O.K; these are some pictures of the hatchery that I took this morning. They are not in the order I planned. But I'll try to explain.
The picture above is a picture of the special river mud that's brought in for this purpose. The reason being that the egg's are slime so they have to be coated in this real fine mud to keep them seperated from each other. This is a picture of a Lake Vermilion walleye. "very tasty" This is a good size female full of eggs. In the fish world females are always bigger then the males.

This is the part every one wanted to see these fish are being milked. You hold the fish by the head and gentle squeeze and rub toward the tail. From a fish this size you will get about a quarter of a cup. OK boys and girls now for the big surprise these fish that are being milked are Male's.

In all fish the female lays the egg's and the male comes later and deposits his milk over the area where the eggs are. And with a little luck the baby fish "which are caller fry" will hatch. In the walleye's case it will take about three weeks. Then if they haven't been eaten by other fish they will grow into whats called a fingerling. A fingerling is about two inches long. At this point they are quit a bit safer from predators so they can be put back into the lake or be transported to other lakes.


The picture above is of a female being striped of it's eggs. The egg's come out the same way the milk does. gently rub from front to back. It's not uncomon for a fish to have egg's that weigh thirty to fifty percent of its body weight.

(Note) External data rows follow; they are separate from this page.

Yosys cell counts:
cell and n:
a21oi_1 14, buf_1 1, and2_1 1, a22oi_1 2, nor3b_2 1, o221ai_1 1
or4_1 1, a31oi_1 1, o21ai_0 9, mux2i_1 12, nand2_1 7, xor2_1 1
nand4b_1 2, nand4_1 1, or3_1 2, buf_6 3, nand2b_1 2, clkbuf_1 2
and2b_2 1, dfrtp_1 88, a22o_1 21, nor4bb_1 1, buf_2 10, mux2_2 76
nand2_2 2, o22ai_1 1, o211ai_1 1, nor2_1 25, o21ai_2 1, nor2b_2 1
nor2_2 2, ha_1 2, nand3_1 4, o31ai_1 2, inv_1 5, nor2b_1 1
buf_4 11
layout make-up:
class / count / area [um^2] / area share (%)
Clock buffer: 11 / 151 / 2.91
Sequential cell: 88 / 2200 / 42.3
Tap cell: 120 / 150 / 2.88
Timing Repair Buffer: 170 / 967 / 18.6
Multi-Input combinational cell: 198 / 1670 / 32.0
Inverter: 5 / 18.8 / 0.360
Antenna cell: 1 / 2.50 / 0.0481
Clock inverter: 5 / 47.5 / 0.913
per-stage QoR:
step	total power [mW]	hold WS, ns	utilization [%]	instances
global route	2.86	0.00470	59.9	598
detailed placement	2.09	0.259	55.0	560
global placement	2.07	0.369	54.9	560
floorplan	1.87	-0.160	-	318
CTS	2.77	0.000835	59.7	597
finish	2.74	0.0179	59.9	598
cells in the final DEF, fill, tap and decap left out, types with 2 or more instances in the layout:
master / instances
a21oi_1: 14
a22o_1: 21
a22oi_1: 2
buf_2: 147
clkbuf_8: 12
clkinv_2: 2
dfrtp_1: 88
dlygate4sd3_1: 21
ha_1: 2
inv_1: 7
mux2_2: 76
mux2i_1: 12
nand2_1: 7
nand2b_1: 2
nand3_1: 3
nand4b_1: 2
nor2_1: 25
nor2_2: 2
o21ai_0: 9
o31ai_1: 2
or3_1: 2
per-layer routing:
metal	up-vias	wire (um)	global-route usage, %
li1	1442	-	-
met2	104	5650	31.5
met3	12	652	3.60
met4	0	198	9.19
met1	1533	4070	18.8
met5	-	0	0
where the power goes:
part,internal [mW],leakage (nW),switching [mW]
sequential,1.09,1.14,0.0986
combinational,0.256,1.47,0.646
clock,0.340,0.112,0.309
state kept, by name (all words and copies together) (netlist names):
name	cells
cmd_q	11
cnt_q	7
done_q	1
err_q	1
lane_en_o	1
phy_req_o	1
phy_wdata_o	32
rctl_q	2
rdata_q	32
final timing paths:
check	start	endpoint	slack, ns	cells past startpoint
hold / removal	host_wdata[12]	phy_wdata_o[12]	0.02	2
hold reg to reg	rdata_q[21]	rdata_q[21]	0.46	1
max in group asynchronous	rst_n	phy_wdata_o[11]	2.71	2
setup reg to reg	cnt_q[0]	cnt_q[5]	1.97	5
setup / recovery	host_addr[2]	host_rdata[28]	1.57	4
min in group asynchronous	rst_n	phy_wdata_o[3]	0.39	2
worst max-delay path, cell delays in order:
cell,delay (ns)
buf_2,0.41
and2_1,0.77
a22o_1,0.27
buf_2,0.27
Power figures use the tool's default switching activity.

This is an area where it all takes place. These men and women are on walkways over traps catching fish. Some are getting fish out of traps, some are striping egg's out of the females, some are turning them lose into the river and Yes Tylen some are milking fish

Thursday, May 1, 2008

PIKE RIVER HATCHERY

I just came back from a trip to the Pike River Hatchery. It's about five miles out of town. This time of the year the D&R traps walleye in the river that runs into Lake Vermilion. They started trapping about a week ago and will be trapping for at least two more weeks.
When I got their I run into an old friend of mine. His name is Charlie, He's retired and moved up here from Texas five years ago. He works at the hatchery six weeks a year. He says it's fun but six weeks a year is all He wants.
In every one of these beakers is 110,000 walleye eggs that will turn into 110,000 fish. They will be shipped to just about every lake in Minnesota. Ten percent will be put back into our lake. The D&R says that in the wild due to predators and bad luck only ten percent will make it. In the hatchery almost one hundred percent will live. So I guess that's fair.
Charlie said that if I come back tomorrow I could get some pictures of the adult fish being milked and striped of their eggs. So you know ware I'll be. I wish Tylen was here I'd give his teacher a note and we'd play hooky for half a day. If he's going to be a duck framer he should know how to milk a fish.